Compilation album by Moxy
- Released: June 1984
- Recorded: 1974 – 1977
- Genres: Hard rock; heavy metal;
- Labels: Pacemaker Records Ahed
- Producers: Moxy, Jack Douglas, Mark Smith

Moxy chronology
| Under the Lights (1978) | A Tribute to Buzz Shearman (1984) | Best Of: Self-Destruction (1993) |

Tribute To Buzz Shearman
- Original 1984 Album Cover

= A Tribute to Buzz Shearman =

A Tribute to Buzz Shearman is a compilation/tribute album by the Canadian rock group Moxy in the band's original incarnation with Buzz Shearman, Earl Johnson, Buddy Caine, Bill Wade and Terry Juric.

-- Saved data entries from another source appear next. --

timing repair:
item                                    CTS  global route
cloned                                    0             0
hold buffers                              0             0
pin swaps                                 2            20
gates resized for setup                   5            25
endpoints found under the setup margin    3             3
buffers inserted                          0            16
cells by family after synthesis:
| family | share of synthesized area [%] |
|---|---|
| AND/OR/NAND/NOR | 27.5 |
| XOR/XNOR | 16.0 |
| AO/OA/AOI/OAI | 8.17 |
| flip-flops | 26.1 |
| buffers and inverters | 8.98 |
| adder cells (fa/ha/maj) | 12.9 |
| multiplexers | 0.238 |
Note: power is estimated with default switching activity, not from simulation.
$ cat config.mk
export PLATFORM = sky130hd
export DESIGN_NAME = hex_2_ascii_streamer
export DESIGN_NICKNAME = d
export VERILOG_FILES = /design/src/rtl/hex_2_ascii_streamer.sv
export SDC_FILE = /design/constraint.sdc
export NUM_CORES = 1
export LEC_CHECK = 0
export BUFFER_PORTS_ARGS = -buffer_cell sky130_fd_sc_hd__buf_2
export CORE_MARGIN = 5
export CORE_UTILIZATION = 55
export CTS_CLUSTER_DIAMETER = 40
export CTS_CLUSTER_SIZE = 25
export DETAILED_ROUTE_END_ITERATION = 10
export GPL_ROUTABILITY_DRIVEN = 0
export PLACE_DENSITY = 0.86
export SETUP_SLACK_MARGIN = 0.2
export SLEW_MARGIN = 20
export SYNTH_ARGS = -nofsm -noshare
export SYNTH_HDL_FRONTEND = slang
export SYNTH_SLANG_ARGS = --single-unit
export TNS_END_PERCENT = 20
$ cat constraint.sdc
create_clock -name clk -period 4.5 [get_ports clk]
set_input_delay 0.225 -clock clk [delete_from_list [all_inputs] [get_ports clk]]
set_output_delay 0.225 -clock clk [all_outputs]
set_load 0.03 [all_outputs]
===== config.mk =====
export PLATFORM = sky130hd
export DESIGN_NAME = spi_flash_reader
export DESIGN_NICKNAME = d
export VERILOG_FILES = /design/src/rtl/spi_flash_reader.sv
export SDC_FILE = /design/constraint.sdc
export NUM_CORES = 1
export LEC_CHECK = 0
export CORE_ASPECT_RATIO = 1.4
export CORE_MARGIN = 3
export CORE_UTILIZATION = 30
export DETAILED_ROUTE_END_ITERATION = 16
export PLACE_DENSITY = 0.59
export SLEW_MARGIN = 20
export SYNTH_ARGS = -nofsm -noshare
export SYNTH_HDL_FRONTEND = slang
export SYNTH_SLANG_ARGS = --single-unit

===== constraint.sdc =====
create_clock -name clk -period 2.9 [get_ports clk]
set_input_delay 0.58 -clock clk [delete_from_list [all_inputs] [get_ports clk]]
set_output_delay 0.58 -clock clk [all_outputs]
set_load 0.02 [all_outputs]

===== src/rtl/spi_flash_reader.sv =====
`default_nettype none
// ============================================================================
// Module   : spi_flash_reader
// Brief    : SPI mode-0 master that reads the JEDEC ID (0x9F) or a data block
//            from a serial flash and returns it as a ready/valid byte stream.
//            Define SPI_FLASH_READER_FAST_READ_EN for 0x0B fast read + 8 dummy clocks.
// Revision : 1.0 - initial release
// ============================================================================
module spi_flash_reader #(
    parameter int CLK_DIV    = 2,
    parameter int ADDR_BYTES = 3,
    parameter int LEN_W      = 16
) (
    input  logic                    clk,
    input  logic                    rstn,
    input  logic                    i_start,
    input  logic                    i_mode,
    input  logic [8*ADDR_BYTES-1:0] i_addr,
    input  logic [LEN_W-1:0]        i_len,
    output logic                    o_busy,
    output logic                    o_done,
    output logic                    o_tvalid,
    input  logic                    o_tready,
    output logic [7:0]              o_tdata,
    output logic                    o_tlast,
    output logic                    spi_ss,
    output logic                    spi_sck,
    output logic                    spi_mosi,
    input  logic                    spi_miso
);

`ifdef SPI_FLASH_READER_FAST_READ_EN
    localparam logic [7:0] c_READ_OP   = 8'h0B;
    localparam logic       c_FAST_READ = 1'b1;
`else
    localparam logic [7:0] c_READ_OP   = 8'h03;
    localparam logic       c_FAST_READ = 1'b0;
`endif
    localparam logic [7:0] c_ID_OP     = 8'h9F;
    localparam int         c_AW        = 8 * ADDR_BYTES;
    localparam logic [8:0] c_DIV_END   = 9'(CLK_DIV - 1);
    localparam logic [8:0] c_FIN_END   = 9'(2 * CLK_DIV - 1);
    localparam logic [2:0] c_ABYTE_END = 3'(ADDR_BYTES - 1);

    typedef enum logic [2:0] {
        IDLE  = 3'd0,
        CMD   = 3'd1,
        ADDR  = 3'd2,
        DUMMY = 3'd3,
        DATA  = 3'd4,
        HOLD  = 3'd5,
        FIN   = 3'd6
    } state_t;

    state_t            r_state;
    state_t            w_state_nxt;

    logic [8:0]        r_cnt;
    logic              r_sck;
    logic              r_ss;
    logic [2:0]        r_bit;
    logic [7:0]        r_tx;
    logic [7:0]        r_rx;
    logic [c_AW-1:0]   r_addr;
    logic [2:0]        r_abyte;
    logic              r_mode;
    logic [LEN_W-1:0]  r_remain;
    logic              r_tvalid;
    logic [7:0]        r_tdata;
    logic              r_tlast;
    logic              r_done;

    logic              w_accept;
    logic              w_zero_len;
    logic              w_shifting;
    logic              w_div_end;
    logic              w_stall;
    logic              w_rise;
    logic              w_fall;
    logic              w_byte_end;
    logic              w_last;
    logic              w_load;
    logic              w_tx_reload;
    logic              w_fin_end;

    assign w_accept   = (r_state == IDLE) && i_start && (i_len != '0);
    assign w_zero_len = (r_state == IDLE) && i_start && (i_len == '0);
    assign w_shifting = (r_state == CMD) || (r_state == ADDR) ||
                        (r_state == DUMMY) || (r_state == DATA);
    assign w_div_end  = (r_cnt == c_DIV_END);
    // A data byte may only start clocking once the output register has room.
    assign w_stall    = (r_state == DATA) && !r_sck && (r_bit == 3'd0) &&
                        r_tvalid && !o_tready;
    assign w_rise     = w_shifting && !r_sck && w_div_end && !w_stall;
    assign w_fall     = w_shifting && r_sck && w_div_end;
    assign w_byte_end = w_fall && (r_bit == 3'd7);
    assign w_last     = (r_remain == LEN_W'(1));
    assign w_load     = w_byte_end && (r_state == DATA);
    assign w_tx_reload = w_byte_end &&
                         (((r_state == CMD) && r_mode) ||
                          ((r_state == ADDR) && (r_abyte != c_ABYTE_END)));
    assign w_fin_end  = (r_state == FIN) && (r_cnt == c_FIN_END) &&
                        (!r_tvalid || o_tready);

    always_ff @(posedge clk or negedge rstn) begin
        if (!rstn) begin
            r_state <= IDLE;
        end else begin
            r_state <= w_state_nxt;
        end
    end

    always_comb begin
        w_state_nxt = r_state;
        unique case (r_state)
            IDLE:    if (w_accept) w_state_nxt = CMD;
            CMD:     if (w_byte_end) w_state_nxt = r_mode ? ADDR : DATA;
            ADDR:    if (w_byte_end && (r_abyte == c_ABYTE_END))
                         w_state_nxt = c_FAST_READ ? DUMMY : DATA;
            DUMMY:   if (w_byte_end) w_state_nxt = DATA;
            DATA:    if (w_byte_end && w_last) w_state_nxt = HOLD;
            HOLD:    if (w_div_end) w_state_nxt = FIN;
            FIN:     if (w_fin_end) w_state_nxt = IDLE;
            default: w_state_nxt = IDLE;
        endcase
    end

    always_ff @(posedge clk or negedge rstn) begin
        if (!rstn) begin
            r_cnt    <= '0;
            r_sck    <= 1'b0;
            r_ss     <= 1'b1;
            r_bit    <= '0;
            r_tx     <= '0;
            r_rx     <= '0;
            r_addr   <= '0;
            r_abyte  <= '0;
            r_mode   <= 1'b0;
            r_remain <= '0;
            r_done   <= 1'b0;
        end else begin
            r_done <= w_zero_len || w_fin_end;
            if (w_accept) begin
                r_mode   <= i_mode;
                r_addr   <= i_addr;
                r_remain <= i_len;
                r_abyte  <= '0;
                r_ss     <= 1'b0;
                r_sck    <= 1'b0;
                r_bit    <= '0;
                r_cnt    <= '0;
                r_tx     <= i_mode ? c_READ_OP : c_ID_OP;
            end else if (w_shifting) begin
                if (!w_stall) begin
                    r_cnt <= w_div_end ? 9'd0 : r_cnt + 9'd1;
                end
                if (w_rise) begin
                    r_sck <= 1'b1;
                    r_rx  <= {r_rx[6:0], spi_miso};
                end
                if (w_fall) begin
                    r_sck <= 1'b0;
                    r_bit <= r_bit + 3'd1;
                    if (w_tx_reload) begin
                        r_tx   <= r_addr[c_AW-1 -: 8];
                        r_addr <= r_addr << 8;
                    end else begin
                        r_tx <= {r_tx[6:0], 1'b0};
                    end
                    if (w_byte_end && (r_state == ADDR)) begin
                        r_abyte <= r_abyte + 3'd1;
                    end
                    if (w_load) begin
                        r_remain <= r_remain - LEN_W'(1);
                    end
                end
            end else if (r_state == HOLD) begin
                r_cnt <= w_div_end ? 9'd0 : r_cnt + 9'd1;
                if (w_div_end) begin
                    r_ss <= 1'b1;
                end
            end else if (r_state == FIN) begin
                if (r_cnt != c_FIN_END) begin
                    r_cnt <= r_cnt + 9'd1;
                end
            end
        end
    end

    // One-byte output register; only loaded when empty, so contents hold under back-pressure.
    always_ff @(posedge clk or negedge rstn) begin
        if (!rstn) begin
            r_tvalid <= 1'b0;
            r_tdata  <= '0;
            r_tlast  <= 1'b0;
        end else if (w_load) begin
            r_tvalid <= 1'b1;
            r_tdata  <= r_rx;
            r_tlast  <= w_last;
        end else if (r_tvalid && o_tready) begin
            r_tvalid <= 1'b0;
            r_tlast  <= 1'b0;
        end
    end

    assign o_busy   = (r_state != IDLE);
    assign o_done   = r_done;
    assign o_tvalid = r_tvalid;
    assign o_tdata  = r_tdata;
    assign o_tlast  = r_tlast;
    assign spi_ss   = r_ss;
    assign spi_sck  = r_sck;
    assign spi_mosi = ((r_state == CMD) || (r_state == ADDR)) ? r_tx[7] : 1'b0;

endmodule
`default_nettype wire


==> flow_metrics.py, run 1 <==
metrics = {
    "cts": {
        "cts_tree": "done",
        "post_cts_resized": 0,
        "h-tree-depth": 3,
        "clockRootBuffer": "clkbuf_16",
        "cts_buffers": 9,
        "clock_latency_ps": 340,
        "clk_pin_slew_ps": 60,
        "cts.sinks": 88,
        "ctsHoldBuffers": 0,
        "clockBufferDepth": 2,
        "postCtsSetupBuffers": 0,
    },
    "placed_design": {
        "port_buffers": 60,
        "place_ws_ps": 181,
        "gp_congestion": 0.836,
        "dp_hpwl_mm": 8.49,
    },
    "route": {
        "first_iter_violations": 169,
        "wirelength_mm": 11.5,
        "drt-pass1-iter-count": 4,
        "drt-vias-per-instance": 5.22,
        "dr_total_vias": 3724,
        "wl_per_cell_um": 16.1,
        "ant_nets": 0,
        "drc": 0,
    },
    "timing": {
        "fmax_mhz": 360,
        "min_period_over_period": 0.957,
        "fin_crit_ps": 2780,
        "worst_pin_slew_ps": 620,
        "maxSlewViolCount": 0,
        "rsz0062_at_grt": "no",
        "whs_ps": 246,
        "hold_viol": 0,
        "slew-limit-headroom": 0.582,
        "fin_worst_skew_ps": 7.91,
        "tns_ps": 0,
        "fin_ws_ps": 124,
        "finalSetupViolCount": 0,
    },
    "yosys": {
        "yosys_most_used_dff": "dfrtp_1",
        "syn_avg_cell_area_um2": 10.0,
        "synth_nets": 511,
        "synth_area_mm2": 0.00456,
        "yosysSeqAreaShare": 0.483,
        "yosysWarnings": 0,
        "synthArstFlopShare": 1.00,
        "synth_edf_count": 0,
        "syn_inst": 456,
        "ys_ff_latch": 88,
        "synth.distinct_cells": 62,
    },
    "hold_path": {
        "hold_class": "input pin to async pin",
    },
    "layout": {
        "final_common_cell": "dfrtp_1",
        "area_growth_pct": 25.6,
        "layout_common_cells": "dfrtp_1, clkdlybuf4s50_1, nand2_1",
        "nNetsFinal": 575,
        "drive_above_1_share": 0.128,
        "diodes": 0,
        "utilization": 0.390,
    },
    "global_route": {
        "antenna_found_initial": 0,
        "grt_max_degree": 48,
        "grt_use_total": 0.143,
        "grt_pass1_vias": 3823,
        "gr-total-overflow": 0,
        "grt_pass1_wl_mm": 19.0,
    },
    "pwr": {
        "total_power_w": 0.00263,
        "peakVddDrop_v": 0.000260,
        "power_density_mw_per_mm2": 459,
        "cellLeakagePower_nw": 2.42,
    },
    "critical_path": {
        "end_kind": "output port",
        "reg2reg_to": "r_tx[5]$_DFFE_PN0P_",
        "critPathArrivalTime_ps": 2200,
        "required_ps": 2320,
        "worstReg2RegStart": "r_state[0]$_DFFE_PN0P_",
        "crit_fanout": 16,
        "path_class": "flop to output port",
        "r2r_cells": 7,
        "startpoint_type": "flop",
        "regToRegSetupSlack_ps": 400,
    },
    "die": {
        "num_rows": 52,
        "core_mm2": 0.0147,
        "ios": 61,
        "die_w_um": 110,
        "dieArea_mm2": 0.0167,
        "start_util": 0.310,
        "die_y_um": 152,
    },
    "job": {
        "maxCapViolations": 0,
    },
    "status": {
        "status": "finished clean",
    },
}
power breakdown:
| part | switching, W | total (W) | internal (W) |
|---|---|---|---|
| clock network | 0.000497 | 0.00128 | 0.000785 |
| registers | 0.00000450 | 0.00124 | 0.00123 |
| logic | 0.0000446 | 0.000108 | 0.0000633 |
| total | 0.000546 | 0.00263 | 0.00208 |
cells in the mapped netlist, types with 6 or more instances:
master | count | area, um^2
a31oi_1 | 6 | 37.5
ha_1 | 9 | 113
o22ai_1 | 15 | 93.8
nor2_1 | 26 | 97.6
mux2_2 | 15 | 169
and3_1 | 8 | 50.1
dfrtp_1 | 87 | 2180
o21ai_0 | 27 | 135
buf_2 | 7 | 35.0
xor2_1 | 9 | 78.8
nand4_1 | 8 | 50.1
a21oi_1 | 22 | 110
a221o_1 | 6 | 60.1
mux2i_1 | 6 | 60.1
clkbuf_1 | 10 | 37.5
nor4_1 | 8 | 50.1
a22o_1 | 11 | 96.3
nand3_1 | 20 | 100
inv_1 | 22 | 82.6
nand2_1 | 55 | 206
flip-flops by register name, indices dropped and copies added (netlist names), 3 cells and up:
signal,cells
r_rx,8
r_state,3
r_abyte,3
r_tx,8
r_cnt,9
r_bit,3
o_tdata,8
r_remain,16
r_addr,24
kinds of logic (layout without fill, tap and decap cells):
| logic type | after synthesis | in the layout | share of synthesized area |
|---|---|---|---|
| DFF | 88 | 88 | 0.483 |
| AOI/OAI and AO/OA | 114 | 114 | 0.174 |
| adders and majority gates | 9 | 9 | 0.0247 |
| and+or+nand+nor | 167 | 167 | 0.199 |
| muxes | 21 | 21 | 0.0502 |
| buffers and inverters | 47 | 116 | 0.0497 |
| xor gates and xnor gates | 10 | 10 | 0.0192 |
per-layer routing:
layer | up-vias | track usage | part of all wire
li1 | 1787 | - | -
met1 | 1848 | 0.177 | 0.42
met2 | 79 | 0.245 | 0.54
met3 | 10 | 0.0263 | 0.031
met4 | 0 | 0.0493 | 0.012
met5 | - | 0 | 0
final cells by class:
class | instances | area (um^2)
clock inverter | 6 | 90.1
fill | 1503 | 8980
sequential | 88 | 2200
multi-input combinational | 321 | 2130
timing repair buffer | 78 | 746
clock buffer | 10 | 239
tap | 189 | 236
inverter | 22 | 82.6
worst max path at each step:
| stage | from | end | slack [ps] | cells past startpoint |
|---|---|---|---|---|
| after floorplan | r_state[1]$_DFFE_PN0P_ | r_tx[7]$_DFFE_PN0P_ | 760 | 7 |
| after global placement | i_len[11] | r_remain[8]$_DFFE_PN0P_ | 260 | 6 |
| after detailed placement | i_len[8] | r_remain[8]$_DFFE_PN0P_ | 180 | 6 |
| after CTS | r_state[0]$_DFFE_PN0P_ | o_busy | 110 | 3 |
| after global routing | r_state[0]$_DFFE_PN0P_ | o_busy | 10 | 3 |
| final | r_state[0]$_DFFE_PN0P_ | o_busy | 120 | 3 |
per-stage QoR:
stage                     std cells  cell area, um^2
after floorplan                 456             4560
after global placement          698             5400
after detailed placement        698             5400
after CTS                       714             5730
after global routing            714             5730
final                           714             5730
worst max-delay path, stage by stage, from the launching register on:
cell	delay [ps]
dfrtp_1	580
nor3_4	480
inv_1	210
clkdlybuf4s50_1	590
Note: power is estimated with default switching activity, not from simulation.
==> inputs of run 2 (changes only) <==
==> constraint.sdc (replaced) <==
create_clock -name clk -period 2.9 [get_ports clk]
set_input_delay 0.725 -clock clk [delete_from_list [all_inputs] [get_ports clk]]
set_output_delay 0.725 -clock clk [all_outputs]
set_load 0.02 [all_outputs]
==> flow_metrics.py, run 2 (same netlist as run 1, synthesis figures left out) <==
metrics = {
    "layout": {
        "largestRegisters": "r_addr: 24 flops, r_remain: 16 flops, r_cnt: 9 flops",
        "regArea_mm2": 0.00220,
        "stdcell_area_mm2": 0.00576,
        "layout_common_cells": "dfrtp_1, clkdlybuf4s50_1, nand2_1",
        "diodes": 0,
        "finalNonFillerCells": 715,
        "drive_above_1_share": 0.129,
        "final_common_cell": "dfrtp_1",
        "top_register": "r_addr",
        "area_growth_pct": 26.2,
        "multiInputGateArea_mm2": 0.00213,
        "largest_reg_flops": 24,
        "fillerInstances": 1515,
        "nNetsFinal": 578,
    },
    "timing": {
        "fin_worst_skew_ps": 7.65,
        "whs_ps": 452,
        "fin_ws_ps": 129,
        "hold_viol": 0,
        "slew-limit-headroom": 0.498,
        "worst_pin_slew_ps": 754,
        "fmax_mhz": 361,
        "finalSetupViolCount": 0,
        "tns_ps": 0,
        "fin_crit_ps": 2770,
        "rsz0062_at_grt": "no",
        "maxSlewViolCount": 0,
        "min_period_over_period": 0.956,
    },
    "global_route": {
        "grt_pass1_vias": 3800,
        "grt_max_degree": 59,
        "grt_use_total": 0.139,
        "gr-total-overflow": 0,
        "antenna_found_initial": 0,
        "grt_pass1_wl_mm": 18.8,
    },
    "route": {
        "first_iter_violations": 195,
        "ant_nets": 0,
        "drc": 0,
        "wirelength_mm": 11.4,
        "drt-pass1-iter-count": 4,
        "wl_per_cell_um": 15.9,
        "dr_total_vias": 3733,
        "drt-vias-per-instance": 5.22,
    },
    "critical_path": {
        "cp_cell_sequence": "nand2b_1 > a21oi_1 > clkdlybuf4s50_1",
        "path_class": "flop to output port",
        "crit_slowest_cell": "clkdlybuf4s50_1",
        "startpoint_type": "flop",
        "crit_fanout": 18,
        "end_kind": "output port",
        "crit_path_max_incr_delay_ps": 630,
        "required_ps": 2170,
        "critPathArrivalTime_ps": 2050,
    },
    "die": {
        "die_y_um": 152,
        "dieArea_mm2": 0.0167,
        "ios": 61,
        "die_w_um": 110,
        "num_rows": 52,
        "start_util": 0.310,
        "core_mm2": 0.0147,
    },
    "pwr": {
        "power_switching_w": 0.000514,
        "p_sw_frac": 0.199,
        "power_density_mw_per_mm2": 448,
        "cellLeakagePower_nw": 2.42,
        "power_frac_seq": 0.481,
        "peakVddDrop_v": 0.000228,
        "combPwrFrac": 0.042,
        "clockPowerShare": 0.478,
        "intPower_w": 0.00206,
    },
    "job": {
        "maxCapViolations": 0,
    },
    "status": {
        "status": "finished clean",
    },
    "cts": {
        "cts_buffers": 9,
        "h-tree-depth": 3,
        "cts.sinks": 88,
        "clk_pin_slew_ps": 60,
        "ctsHoldBuffers": 0,
        "clockRootBuffer": "clkbuf_16",
        "clockBufferDepth": 2,
        "postCtsSetupBuffers": 0,
        "clock_latency_ps": 340,
        "post_cts_resized": 0,
        "cts_tree": "done",
    },
    "placed_design": {
        "dpl.cell_count": 701,
        "place_ws_ps": 22.2,
        "dp_hpwl_mm": 8.33,
        "port_buffers": 60,
        "place_area_mm2": 0.00545,
        "gp_congestion": 0.862,
    },
    "hold_path": {
        "hold_class": "input pin to async pin",
    },
}
==> run 2: cell count changes in the layout (fill, tap and decap cells not counted), sizes merged <==
cell / change
buf: +3
inv: -2
==> run 2: cell type report <==
cell class / count / share of cell area
Clock buffer: 10 / 0.0415
Sequential cell: 88 / 0.383
Tap cell: 189 / 0.0411
Clock inverter: 4 / 0.0122
Multi-Input combinational cell: 321 / 0.370
Inverter: 22 / 0.0143
Timing Repair Buffer: 81 / 0.138
==> run 2: power by group through the flow <==
| stage | Combinational (W) | Sequential (W) | Clock, W |
|---|---|---|---|
| after floorplan | 0.00000768 | 0.00126 | 0 |
| after global placement | 0.000110 | 0.00126 | 0 |
| after detailed placement | 0.000110 | 0.00126 | 0 |
| after CTS | 0.000111 | 0.00124 | 0.00125 |
| after global routing | 0.000118 | 0.00124 | 0.00129 |
| final | 0.000107 | 0.00124 | 0.00123 |
==> run 2: per-stage QoR <==
stage | util | power [W]
final | 0.391 | 0.00258
after global routing | 0.391 | 0.00265
after CTS | 0.391 | 0.00260
after detailed placement | 0.370 | 0.00137
after global placement | 0.370 | 0.00137
after floorplan | - | 0.00127
==> run 2: critical path, delay by kind of cell (launching register included) <==
family                 cells  cell delay (ps)
AND/OR/NAND/NOR            1              300
buffers and inverters      1              630
AO/OA/AOI/OAI              1              180
flip-flops                 1              590
==> run 2: metal layers <==
| layer | wire (um) | GRT usage |
|---|---|---|
| met3 | 317 | 0.0191 |
| met1 | 4880 | 0.177 |
| met5 | 0 | 0 |
| met4 | 174 | 0.0528 |
| met2 | 5990 | 0.237 |
==> run 2: final timing paths <==
| kind | start | end | slack [ps] | cells past startpoint |
|---|---|---|---|---|
| hold / removal | rstn | o_tdata[1]$_DFFE_PN0P_ | 450 | 1 |
| setup / recovery | r_state[1]$_DFFE_PN0P_ | spi_mosi | 130 | 3 |
| setup reg to reg | r_state[2]$_DFFE_PN0P_ | r_remain[15]$_DFFE_PN0P_ | 520 | 6 |
| max in group asynchronous | rstn | r_addr[16]$_DFFE_PN0P_ | 1790 | 2 |
| min in group clk | o_tdata[4]$_DFFE_PN0P_ | o_tdata[4]$_DFFE_PN0P_ | 470 | 2 |
| hold reg to reg | o_tdata[4]$_DFFE_PN0P_ | o_tdata[4]$_DFFE_PN0P_ | 470 | 2 |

The album is a tribute to Moxy vocalist Buzz Shearman (who died in a motorbike accident in 1983) from his wife Valerie. She was an executive with the indie label Ahed Records of Canada and released the album. The album collects some of the band's best-known and three previously unreleased songs called "Trouble", "Eyeballs" and "Highway" with Shearman on vocals. There is a testimonial by San Antonio disc jockey Joe Anthony on the back cover of the album about Shearman's music being his legacy after a short life. There are two distinct versions of the album cover, one in 1984 and the second on CD in 1994.

==Credits==
- Buzz Shearman: vocals
- Earl Johnson: guitar
- Buddy Caine: guitar
- Bill Wade: drums
- Terry Juric: bass
- Tommy Bolin: guitar solo on "Train"
- Jack Douglas: producer
- Valerie Shearman: producer
- Mark Smith: producer

==Tracks==

1. Sail on Sail Away – 4:52 – From Moxy I (1975)
2. Can't You See I'm a Star – 3:36 – From Moxy I (1974)
3. Train – 4:37 – From Moxy I (1975)
4. Cause There's Another – 3:43 – From Moxy II (1976)
5. Trouble – 3:52 – Previously unreleased track (Buzz Shearman)
6. Change in My Life – 4:37 – From Moxy II (1976)
7. Eyeballs – 3:03 – Previously unreleased track (Johnnie Lovesin)
8. Sweet Reputation (Symphony for Margaret) – 3:54 – From Ridin' High (1977)
9. Highway – 4:12 – Previously unreleased track (Earl Johnson)
10. Riding High – 4:03 – From Ridin' High (1977)

==Reissued==

Moxy’s original catalogue of albums were again available starting in 1994 when Valerie Shearman ("Buzz" widow) oversaw the release of all of Moxy's back catalogue of albums on CD through Pacemaker Entertainment, and again in 2003 this time through Unidisc Music Inc.